Case Study on TheFind
We started by understanding the impact of Free Shipping on driving traffic to your site – from TheFind. On March 20th, we launched a “Quick Promotions” tool in our Merchant Center. With this tool, merchants can quickly set up an across-the-board Free Shipping promotion for every product that meets a specified price range. A key feature of the tool is that Free Shipping is boldly displayed in the product tile on our search results pages.
Since March 20th, 113 Merchants have initiated Free Shipping promotions on TheFind using this tool. We measured both clicks and impressions for a 2-week period just prior and just after starting the Free Shipping promotion. We analyzed Click-Through Rates to normalize for changes in demand during this period. What we found was an average uplift of 23.1% in CTR from offering Free Shipping on our search results pages. Our conclusion is that “You can significantly increase traffic with Free Shipping, taking share directly from your competitors”. Makes sense in general.
Tipping Point – Commit or Lose Share:
You’ve probably noticed more articles and blog postings about Free Shipping in the last 6 months. That’s because there’s significant momentum with Free Shipping promotions – in aggregate and with notable eCommerce trend-setters. It’s hard to determine realtime when tipping points occur, but the indications look very strong that for Free Shipping promotions, the tipping point is happening now!
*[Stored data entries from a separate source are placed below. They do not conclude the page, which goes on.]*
**config.mk**
```make
export PLATFORM = sky130hd
export DESIGN_NAME = yuv_rgb_top
export DESIGN_NICKNAME = d
export VERILOG_FILES = /design/src/hw/yuv_rgb_pkg.sv /design/src/hw/csc_mac_unit.sv /design/src/hw/csc_sequencer.sv /design/src/hw/pair_address_counter.sv /design/src/hw/rgb_clip_pack.sv /design/src/hw/yuv_rgb_top.sv
export SDC_FILE = /design/constraint.sdc
export NUM_CORES = 2
export LEC_CHECK = 0
export BUFFER_PORTS_ARGS = -buffer_cell sky130_fd_sc_hd__buf_2
export CORE_MARGIN = 2
export CORE_UTILIZATION = 60
export CTS_BUF_LIST = sky130_fd_sc_hd__clkbuf_16
export DETAILED_ROUTE_END_ITERATION = 8
export PLACE_DENSITY = 0.83
export REMOVE_ABC_BUFFERS = 1
export SYNTH_ARGS = -nofsm -noshare
export SYNTH_HDL_FRONTEND = slang
export SYNTH_HIERARCHICAL = 1
export SYNTH_SLANG_ARGS = --single-unit
export TNS_END_PERCENT = 5
```
**constraint.sdc**
```tcl
create_clock -name CLOCK -period 21.5 [get_ports CLOCK]
set_input_delay 2.15 -clock CLOCK [delete_from_list [all_inputs] [get_ports CLOCK]]
set_output_delay 2.15 -clock CLOCK [all_outputs]
set_load 0.05 [all_outputs]
```
**src/hw/yuv_rgb_pkg.sv**
```systemverilog
package yuv_rgb_pkg;

   localparam int ADDR_W = 18; // sram address
   localparam int DATA_W = 16; // sram word
   localparam int PIX_W  = 8;
   localparam int ACC_W  = 32;

   // offsets removed before the multiply
   localparam logic signed [ACC_W-1:0] Y_OFFSET = 32'sd16;
   localparam logic signed [ACC_W-1:0] C_OFFSET = 32'sd128;

   // 16.16 fixed point
   localparam logic signed [ACC_W-1:0] COEF_Y  = 32'sd76284;
   localparam logic signed [ACC_W-1:0] COEF_RV = 32'sd104595;
   localparam logic signed [ACC_W-1:0] COEF_GU = 32'sd25624;
   localparam logic signed [ACC_W-1:0] COEF_GV = 32'sd53281;
   localparam logic signed [ACC_W-1:0] COEF_BU = 32'sd132251;

   typedef enum logic [3:0] {
      IDLE,
      RD_Y,
      RD_U,
      RD_V,
      MAC_Y,
      MAC_BU,
      MAC_GU,
      MAC_RV,
      MAC_GV,
      CLIP,
      WR_0,
      WR_1,
      WR_2
   } csc_state_t;

   typedef enum logic [2:0] {
      MAC_NONE,
      MAC_LOAD_Y,
      MAC_ADD_BU,
      MAC_SUB_GU,
      MAC_ADD_RV,
      MAC_SUB_GV
   } mac_op_t;

   typedef enum logic [1:0] {SEL_Y, SEL_U, SEL_V, SEL_RGB} addr_sel_t;

endpackage

```
**src/hw/csc_mac_unit.sv**
```systemverilog
`timescale 1ns/10ps

module csc_mac_unit (
   input  logic                                  CLOCK,
   input  logic                                  Resetn,
   input  logic [yuv_rgb_pkg::DATA_W-1:0]        sram_read_data,
   input  logic                                  cap_y,
   input  logic                                  cap_u,
   input  logic                                  cap_v,
   input  logic                                  pair_odd,
   input  yuv_rgb_pkg::mac_op_t                  mac_op,
   output logic signed [yuv_rgb_pkg::ACC_W-1:0]  acc_r_even,
   output logic signed [yuv_rgb_pkg::ACC_W-1:0]  acc_r_odd,
   output logic signed [yuv_rgb_pkg::ACC_W-1:0]  acc_g_even,
   output logic signed [yuv_rgb_pkg::ACC_W-1:0]  acc_g_odd,
   output logic signed [yuv_rgb_pkg::ACC_W-1:0]  acc_b_even,
   output logic signed [yuv_rgb_pkg::ACC_W-1:0]  acc_b_odd
);
   import yuv_rgb_pkg::*;

   logic [DATA_W-1:0] y_word; // even pixel in the high byte
   logic [PIX_W-1:0] u_byte, v_byte;
   logic signed [ACC_W-1:0] coef;
   logic signed [ACC_W-1:0] op_even, op_odd;
   logic signed [ACC_W-1:0] prod_even, prod_odd;
   logic signed [ACC_W-1:0] u_term, v_term;

   always_ff @(posedge CLOCK) begin
      if (cap_y) y_word <= sram_read_data;
      if (cap_u) u_byte <= pair_odd ? sram_read_data[7:0] : sram_read_data[15:8];
      if (cap_v) v_byte <= pair_odd ? sram_read_data[7:0] : sram_read_data[15:8];
   end

   assign u_term = $signed({{(ACC_W-PIX_W){1'b0}}, u_byte}) - C_OFFSET;
   assign v_term = $signed({{(ACC_W-PIX_W){1'b0}}, v_byte}) - C_OFFSET;

   // operand select, chroma shared by both pixels
   always_comb begin
      coef = '0;
      op_even = '0;
      op_odd = '0;
      case (mac_op)
         MAC_LOAD_Y: begin
            coef = COEF_Y;
            op_even = $signed({{(ACC_W-PIX_W){1'b0}}, y_word[15:8]}) - Y_OFFSET;
            op_odd = $signed({{(ACC_W-PIX_W){1'b0}}, y_word[7:0]}) - Y_OFFSET;
         end
         MAC_ADD_BU, MAC_SUB_GU: begin
            coef = (mac_op == MAC_ADD_BU) ? COEF_BU : COEF_GU;
            op_even = u_term;
            op_odd = u_term;
         end
         MAC_ADD_RV, MAC_SUB_GV: begin
            coef = (mac_op == MAC_ADD_RV) ? COEF_RV : COEF_GV;
            op_even = v_term;
            op_odd = v_term;
         end
         default: ;
      endcase
   end

   assign prod_even = coef * op_even;
   assign prod_odd = coef * op_odd;

   always_ff @(posedge CLOCK) begin
      case (mac_op)
         MAC_LOAD_Y: begin // luma base into every channel
            acc_r_even <= prod_even;
            acc_g_even <= prod_even;
            acc_b_even <= prod_even;
            acc_r_odd <= prod_odd;
            acc_g_odd <= prod_odd;
            acc_b_odd <= prod_odd;
         end
         MAC_ADD_BU: begin
            acc_b_even <= acc_b_even + prod_even;
            acc_b_odd <= acc_b_odd + prod_odd;
         end
         MAC_SUB_GU, MAC_SUB_GV: begin
            acc_g_even <= acc_g_even - prod_even;
            acc_g_odd <= acc_g_odd - prod_odd;
         end
         MAC_ADD_RV: begin
            acc_r_even <= acc_r_even + prod_even;
            acc_r_odd <= acc_r_odd + prod_odd;
         end
         default: ;
      endcase
   end

   a_op_known: assert property (@(posedge CLOCK) disable iff (!Resetn)
      !$isunknown(mac_op));

endmodule

```
**src/hw/csc_sequencer.sv**
```systemverilog
`timescale 1ns/10ps

module csc_sequencer (
   input  logic                   CLOCK,
   input  logic                   Resetn,
   input  logic                   start,
   input  logic                   last_pair,
   output logic                   done,
   output yuv_rgb_pkg::addr_sel_t addr_sel,
   output yuv_rgb_pkg::mac_op_t   mac_op,
   output logic                   cap_y,
   output logic                   cap_u,
   output logic                   cap_v,
   output logic                   clip_load,
   output logic [1:0]             wr_slot,
   output logic                   write_active,
   output logic                   pair_step,
   output logic                   frame_clear
);
   import yuv_rgb_pkg::*;

   csc_state_t state, next_state;

   always_ff @(posedge CLOCK or negedge Resetn) begin
      if (!Resetn) begin
         state <= IDLE;
         done <= 1'b0;
      end else begin
         state <= next_state;
         done <= (state == WR_2) && last_pair; // single pulse on the way back to IDLE
      end
   end

   // fixed 12-cycle schedule per pair
   always_comb begin
      next_state = state;
      case (state)
         IDLE:    if (start && !done) next_state = RD_Y; // done cycle still busy
         RD_Y:    next_state = RD_U;
         RD_U:    next_state = RD_V;
         RD_V:    next_state = MAC_Y;
         MAC_Y:   next_state = MAC_BU;
         MAC_BU:  next_state = MAC_GU;
         MAC_GU:  next_state = MAC_RV;
         MAC_RV:  next_state = MAC_GV;
         MAC_GV:  next_state = CLIP;
         CLIP:    next_state = WR_0;
         WR_0:    next_state = WR_1;
         WR_1:    next_state = WR_2;
         WR_2:    next_state = last_pair ? IDLE : RD_Y;
         default: next_state = IDLE;
      endcase
   end

   always_comb begin
      case (state)
         RD_U:             addr_sel = SEL_U;
         RD_V:             addr_sel = SEL_V;
         WR_0, WR_1, WR_2: addr_sel = SEL_RGB;
         default:          addr_sel = SEL_Y;
      endcase
   end

   always_comb begin
      case (state)
         MAC_Y:   mac_op = MAC_LOAD_Y;
         MAC_BU:  mac_op = MAC_ADD_BU;
         MAC_GU:  mac_op = MAC_SUB_GU;
         MAC_RV:  mac_op = MAC_ADD_RV;
         MAC_GV:  mac_op = MAC_SUB_GV;
         default: mac_op = MAC_NONE;
      endcase
   end

   // read data lands two cycles after its address
   assign cap_y = (state == RD_V);
   assign cap_u = (state == MAC_Y);
   assign cap_v = (state == MAC_BU);
   assign clip_load = (state == CLIP);

   assign wr_slot = (state == WR_1) ? 2'd1 : (state == WR_2) ? 2'd2 : 2'd0;
   assign write_active = (state == WR_0) || (state == WR_1) || (state == WR_2);
   assign pair_step = (state == WR_2);
   assign frame_clear = (state == IDLE) && start && !done;

   a_done_pulse: assert property (@(posedge CLOCK) disable iff (!Resetn)
      done |=> (state == IDLE) && !done);

   // write slots step through 0 to 2 in back-to-back cycles and then stop
   a_write_slot: assert property (@(posedge CLOCK) disable iff (!Resetn)
      write_active |=> ($past(wr_slot) < 2'd2)
         ? (write_active && (wr_slot == $past(wr_slot) + 2'd1)) : !write_active);

endmodule

```
**src/hw/pair_address_counter.sv**
```systemverilog
`timescale 1ns/10ps

module pair_address_counter #(
   parameter int PIXEL_PAIRS = 38400,
   parameter int U_BASE      = 38400,
   parameter int V_BASE      = 57600,
   parameter int RGB_BASE    = 146944
) (
   input  logic                           CLOCK,
   input  logic                           Resetn,
   input  logic                           frame_clear,
   input  logic                           pair_step,
   input  yuv_rgb_pkg::addr_sel_t         addr_sel,
   input  logic [1:0]                     wr_slot,
   output logic [yuv_rgb_pkg::ADDR_W-1:0] sram_address,
   output logic                           pair_odd,
   output logic                           last_pair
);
   import yuv_rgb_pkg::*;

   logic [ADDR_W-1:0] pair_idx; // also the Y word address
   logic [ADDR_W-1:0] rgb_ptr;  // first write word of this pair
   logic [ADDR_W-1:0] chroma_idx;

   always_ff @(posedge CLOCK or negedge Resetn) begin
      if (!Resetn) begin
         pair_idx <= '0;
         rgb_ptr <= ADDR_W'(RGB_BASE);
      end else if (frame_clear) begin
         pair_idx <= '0;
         rgb_ptr <= ADDR_W'(RGB_BASE);
      end else if (pair_step) begin
         pair_idx <= last_pair ? '0 : pair_idx + 1'b1;
         rgb_ptr <= rgb_ptr + ADDR_W'(3); // three words per pair
      end
   end

   assign last_pair = (pair_idx == ADDR_W'(PIXEL_PAIRS - 1));
   assign pair_odd = pair_idx[0];
   assign chroma_idx = {1'b0, pair_idx[ADDR_W-1:1]}; // one U/V word serves two pairs

   always_comb begin
      case (addr_sel)
         SEL_U:   sram_address = ADDR_W'(U_BASE) + chroma_idx;
         SEL_V:   sram_address = ADDR_W'(V_BASE) + chroma_idx;
         SEL_RGB: sram_address = rgb_ptr + ADDR_W'(wr_slot);
         default: sram_address = pair_idx;
      endcase
   end

   a_pair_range: assert property (@(posedge CLOCK) disable iff (!Resetn)
      pair_idx < ADDR_W'(PIXEL_PAIRS));

endmodule

```
**src/hw/rgb_clip_pack.sv**
```systemverilog
`timescale 1ns/10ps

module rgb_clip_pack (
   input  logic                                 CLOCK,
   input  logic                                 Resetn,
   input  logic                                 clip_load,
   input  logic [1:0]                           wr_slot,
   input  logic signed [yuv_rgb_pkg::ACC_W-1:0] acc_r_even,
   input  logic signed [yuv_rgb_pkg::ACC_W-1:0] acc_r_odd,
   input  logic signed [yuv_rgb_pkg::ACC_W-1:0] acc_g_even,
   input  logic signed [yuv_rgb_pkg::ACC_W-1:0] acc_g_odd,
   input  logic signed [yuv_rgb_pkg::ACC_W-1:0] acc_b_even,
   input  logic signed [yuv_rgb_pkg::ACC_W-1:0] acc_b_odd,
   output logic [yuv_rgb_pkg::DATA_W-1:0]       sram_write_data
);
   import yuv_rgb_pkg::*;

   logic [PIX_W-1:0] r_even, r_odd, g_even, g_odd, b_even, b_odd;

   // floor of acc/65536, clamped to 0..255
   function automatic logic [PIX_W-1:0] clip8(input logic signed [ACC_W-1:0] acc);
      if (acc[ACC_W-1]) return '0;
      else if (|acc[ACC_W-2:24]) return '1;
      else return acc[23:16];
   endfunction

   always_ff @(posedge CLOCK or negedge Resetn) begin
      if (!Resetn) begin
         {r_even, r_odd, g_even, g_odd, b_even, b_odd} <= '0;
      end else if (clip_load) begin
         r_even <= clip8(acc_r_even);
         r_odd <= clip8(acc_r_odd);
         g_even <= clip8(acc_g_even);
         g_odd <= clip8(acc_g_odd);
         b_even <= clip8(acc_b_even);
         b_odd <= clip8(acc_b_odd);
      end
   end

   always_comb begin
      case (wr_slot)
         2'd0:    sram_write_data = {r_even, g_even};
         2'd1:    sram_write_data = {b_even, r_odd};
         default: sram_write_data = {g_odd, b_odd}; // last word of the pair
      endcase
   end

endmodule

```
**src/hw/yuv_rgb_top.sv**
```systemverilog
`timescale 1ns/10ps

module yuv_rgb_top #(
   parameter int PIXEL_PAIRS = 38400, // must be even
   parameter int U_BASE      = 38400,
   parameter int V_BASE      = 57600,
   parameter int RGB_BASE    = 146944
) (
   input  logic                             CLOCK,
   input  logic                             Resetn,
   input  logic                             start,
   output logic                             done,
   output logic [yuv_rgb_pkg::ADDR_W-1:0]   sram_address,
   output logic [yuv_rgb_pkg::DATA_W-1:0]   sram_write_data,
   input  logic [yuv_rgb_pkg::DATA_W-1:0]   sram_read_data,
   output logic                             sram_we_n
);
   import yuv_rgb_pkg::*;

   addr_sel_t addr_sel;
   mac_op_t mac_op;
   logic cap_y, cap_u, cap_v;
   logic clip_load;
   logic [1:0] wr_slot;
   logic write_active;
   logic pair_step, frame_clear;
   logic last_pair, pair_odd;
   logic signed [ACC_W-1:0] acc_r_even, acc_r_odd;
   logic signed [ACC_W-1:0] acc_g_even, acc_g_odd;
   logic signed [ACC_W-1:0] acc_b_even, acc_b_odd;

   assign sram_we_n = ~write_active; // write strobe is active low

   csc_sequencer u_seq (
      .CLOCK(CLOCK), .Resetn(Resetn), .start(start), .last_pair(last_pair),
      .done(done), .addr_sel(addr_sel), .mac_op(mac_op),
      .cap_y(cap_y), .cap_u(cap_u), .cap_v(cap_v),
      .clip_load(clip_load), .wr_slot(wr_slot), .write_active(write_active),
      .pair_step(pair_step), .frame_clear(frame_clear)
   );

   pair_address_counter #(
      .PIXEL_PAIRS(PIXEL_PAIRS), .U_BASE(U_BASE), .V_BASE(V_BASE), .RGB_BASE(RGB_BASE)
   ) u_cnt (
      .CLOCK(CLOCK), .Resetn(Resetn), .frame_clear(frame_clear), .pair_step(pair_step),
      .addr_sel(addr_sel), .wr_slot(wr_slot),
      .sram_address(sram_address), .pair_odd(pair_odd), .last_pair(last_pair)
   );

   csc_mac_unit u_mac (
      .CLOCK(CLOCK), .Resetn(Resetn), .sram_read_data(sram_read_data),
      .cap_y(cap_y), .cap_u(cap_u), .cap_v(cap_v), .pair_odd(pair_odd), .mac_op(mac_op),
      .acc_r_even(acc_r_even), .acc_r_odd(acc_r_odd),
      .acc_g_even(acc_g_even), .acc_g_odd(acc_g_odd),
      .acc_b_even(acc_b_even), .acc_b_odd(acc_b_odd)
   );

   rgb_clip_pack u_pack (
      .CLOCK(CLOCK), .Resetn(Resetn), .clip_load(clip_load), .wr_slot(wr_slot),
      .acc_r_even(acc_r_even), .acc_r_odd(acc_r_odd),
      .acc_g_even(acc_g_even), .acc_g_odd(acc_g_odd),
      .acc_b_even(acc_b_even), .acc_b_odd(acc_b_odd),
      .sram_write_data(sram_write_data)
   );

endmodule

```
==> reports/qor.yml <==
dpl.hpwl_um: 80370
syn_inst: 4450
max_stage_delay_ns: 0.87
share_of_the_synthesized_area_in_the_top_cell_type_pct: 19.18
post_synth_most_frequent_cells: "inv_1, nand2_1, ha_1"
antenna_violations_before_repair: 4
min_period_over_period_pct: 60.67
routedLengthMet1_um: 40970
boundaryPins: 55
numPortBuffers: 54
final.setup_skew_ns: 0.01691
synthesis.area_um2: 39450
drt-initial-drc-count: 2748
fill_cells: 5266
h-tree-depth: 2
status: "complete, no violations"
post_placement_cell_area_um2: 40630
synth-async-reset-ratio_pct: 28.43
layout-drive-gt1-share_pct: 5.710
die_w_um: 260.4
critical_path.max_fanout: 20
powerDensity_nw_per_um2: 32.35
synth_area_leaders: "fa_1, edfxtp_1, ha_1"
cts.repair.resized: 0
insertion_delay_ns: 0.59
cts-root-to-sink-buffers: 3
flow.area_growth_from_synthesis_pct: 6.131
place.detailed.instances: 5278
fin_cells: 5352
area_enclosed_by_the_die_boundary_um2: 67820
rsz_0062_raised_after_global_routing: "no"
number_of_design_rule_violations_left_after_detail_routing: 0
worst_slew_pin_slew_ns: 1.262
synth_top_cell_by_area: "fa_1"
routed-wl-met2_um: 48660
number_of_vias_after_detailed_routing: 31950
vdd_drop_max_uv: 46.40
headroom_to_the_max_slew_limit_pct: 15.87
max_used_layer: "met5"
synthesis.area_per_instance_um2: 8.865
min-delay-path-class: "flop to flop"
ys_ff_latch: 313
cts_root_buffer: "clkbuf_16"
wl_met3_um: 8053
crit_path_frequent_cell: "a21oi_1"
synth.yosys.seq_area_share_pct: 22.71
stdcell_area_um2: 41870
tritoncts: "built"
first_pass_iters: 6
vias_per_cell: 5.970
fin_setup_tns_ns: 0
maxSlewViolCount: 0
routed_wl_um: 102000
setup.reg_to_reg.worst_slack_ns: 8.46
design.core.area_um2: 65390
cts_hold_repair.buffers: 0
critical_path.startpoint_type: "flop"
timing_worst_setup_path_type: "flop to flop"
finalNetCount: 5239
wl_per_cell_um: 19.06
floorplan.initialDensity_pct: 60.33
finish_stage_setup_viols: 0
globalplace.congestion: 0.9708
synth.distinct_cells: 107
power.static_leakage_uw: 0.02044
cpMaxStageDelayCell: "nand2_1"
grt_pass1_wl_um: 166000
grtUsageTotal_pct: 30.70
postRouteAntennaNets: 0
post_cts_buffers: 0
placement_rows: 94
achievable-frequency_mhz: 76.66
synth.most_common_cell: "inv_1"
synth_edf_count: 224
final_hold_viol_count: 0
die-height_um: 260.4
cts_num_sinks: 313
first_global_vias: 32600
ys_dominant_reg_cell: "edfxtp_1"
grt-ovfl-total: 0
cts_buffers: 38
cap_violations: 0
ys_warn_count: 6
grt_start_max_net_pins: 90
min_cycle_time_layout_ns: 13.04
capturing_element_type_of_the_critical_path: "flop"
worst_path_required_time_ns: 21.80
clk_pin_slew_ns: 0.06
timing.critical_path.arrival_ns: 13.35
[per-layer routing]
| metal | vias to the layer above | global-route usage, % |
|---|---|---|
| met4 | 2 | 12.29 |
| met5 | - | 0.8547 |
| met3 | 284 | 5.497 |
| li1 | 14940 | - |
| met1 | 15470 | 39.12 |
| met2 | 1252 | 51.81 |
[worst paths after layout]
kind,startpoint,end,cells past startpoint
max in group asynchronous,Resetn,u_pack/b_odd[3]$_DFFE_PN0P_,2
worst min-delay path,u_mac/acc_r_even[22]$_DFFE_PP_,u_pack/r_even[6]$_DFFE_PN0P_,2
worst min register to register,u_mac/acc_r_even[22]$_DFFE_PP_,u_pack/r_even[6]$_DFFE_PN0P_,2
worst max-delay path,u_seq/state[2]$_DFFE_PN0P_,u_mac/acc_g_even[29]$_DFFE_PP_,41
worst max register to register,u_seq/state[2]$_DFFE_PN0P_,u_mac/acc_g_even[29]$_DFFE_PP_,41
min in group asynchronous,Resetn,u_cnt/pair_idx[4]$_DFFE_PN0P_,1
[critical path, delay by kind of cell, from the launching register on]
kind                     cells  cell delay [ns]
AO/OA/AOI/OAI               16             4.38
adder cells (fa/ha/maj)      9             3.60
AND/OR/NAND/NOR             11             3.43
flip-flops                   1             0.54
XOR/XNOR                     1             0.42
multiplexers                 1             0.22
buffers and inverters        3             0.15
[area by class of cell]
| cell class | count | area, µm² | area share, % |
|---|---|---|---|
| Multi-Input combinational cell | 3206 | 27020 | 64.53 |
| Sequential cell | 313 | 8961 | 21.40 |
| Inverter | 802 | 3010 | 7.190 |
| Tap cell | 864 | 1081 | 2.582 |
| Clock buffer | 43 | 1076 | 2.570 |
| Timing Repair Buffer | 93 | 565.5 | 1.351 |
| Clock inverter | 26 | 143.9 | 0.3437 |
| Antenna cell | 5 | 12.51 | 0.02988 |
[power by group]
group / internal, µW / switching, µW
Sequential: 649 / 16.6
Combinational: 16.2 / 27.8
Clock: 361 / 284
Total: 1030 / 328
[kinds of logic (layout without fill, tap and decap cells)]
logic type               after synthesis  after routing  synth area share (%)
adder cells (fa/ha/maj)              774            774                 31.69
AO/OA/AOI/OAI                       1007           1007                 16.23
multiplexers                          43             43                 1.145
XOR/XNOR                             265            265                 5.940
other                                  0              5                     0
AND/OR/NAND/NOR                     1117           1117                 13.31
flip-flops                           313            313                 22.71
buffers and inverters                931            964                 8.969
[state kept, by name, indices dropped and copies added (netlist names), 8 cells and up]
name and flops:
u_pack/g_odd 8, u_mac/u_byte 8, u_pack/b_odd 8, u_mac/y_word 16, u_pack/b_even 8, u_mac/acc_b_odd 32
u_cnt/rgb_ptr 18, u_mac/v_byte 8, u_mac/acc_r_odd 32, u_pack/r_even 8, u_mac/acc_g_odd 32, u_mac/acc_r_even 32
u_pack/r_odd 8, u_pack/g_even 8, u_mac/acc_b_even 32, u_mac/acc_g_even 32, u_cnt/pair_idx 18
[stage by stage]
| step | power (µW) | hold WS, ns | utilization (%) | worst slack (ns) |
|---|---|---|---|---|
| 2_1_floorplan | 702.7 | 0.5078 | - | 8.376 |
| 3_3_place_gp | 719.3 | 0.5531 | 62.13 | 8.866 |
| 3_5_place_dp | 720.6 | 0.5771 | 62.13 | 8.716 |
| 4_1_cts | 1360 | 0.5847 | 64.00 | 8.672 |
| 5_1_grt | 1388 | 0.6084 | 64.02 | 7.756 |
| 6_report | 1354 | 0.5767 | 64.03 | 8.456 |
[cell usage in the layout (no fill, tap or decap), types with 8 or more instances in the layout]
cell type / synthesis / routed
a211o_1: 9 / 9
a211oi_1: 30 / 30
a21o_1: 108 / 108
a21oi_1: 244 / 244
a221oi_1: 9 / 9
a31oi_1: 73 / 73
and2_1: 29 / 28
and3_1: 18 / 18
and4_1: 9 / 9
buf_2: 12 / 53
buf_4: 1 / 40
clkbuf_16: 0 / 43
dfrtp_1: 83 / 83
edfxtp_1: 224 / 224
fa_1: 378 / 378
ha_1: 388 / 388
inv_1: 799 / 806
mux2_2: 13 / 13
mux2i_1: 29 / 29
nand2_1: 404 / 401
nand2b_1: 38 / 38
nand3_1: 80 / 80
nand4_1: 22 / 22
nor2_1: 336 / 332
nor2b_1: 35 / 35
nor3_1: 46 / 45
nor3b_1: 9 / 8
nor4_1: 11 / 11
o211ai_1: 21 / 21
o21a_1: 32 / 32
o21ai_0: 289 / 289
o21ai_1: 15 / 15
o21bai_1: 34 / 34
o22ai_1: 12 / 12
o31ai_1: 17 / 16
or3_1: 24 / 22
xnor2_1: 167 / 167
xor2_1: 95 / 95
(Power assumes the default switching activity.)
In aggregate during the 2010 Holidays comScore reported the percentage of U.S. eCommerce transactions that included free shipping rose to 55.1% the week of Nov 11/28/10, up from 45.6% the same week in 2009. Given the need to promote heavily during the 2009 recession, the increase in 2010 is quite significant. 57.5% of merchants offered free shipping without conditions at some point during the 2010 Holiday period, perhaps even more surprising than overall adoption percentages. 7% of the leading 100 online retailers offered Free Shipping on all orders, according to Lauren Freedman’s etailing group annual mystery shopping survey.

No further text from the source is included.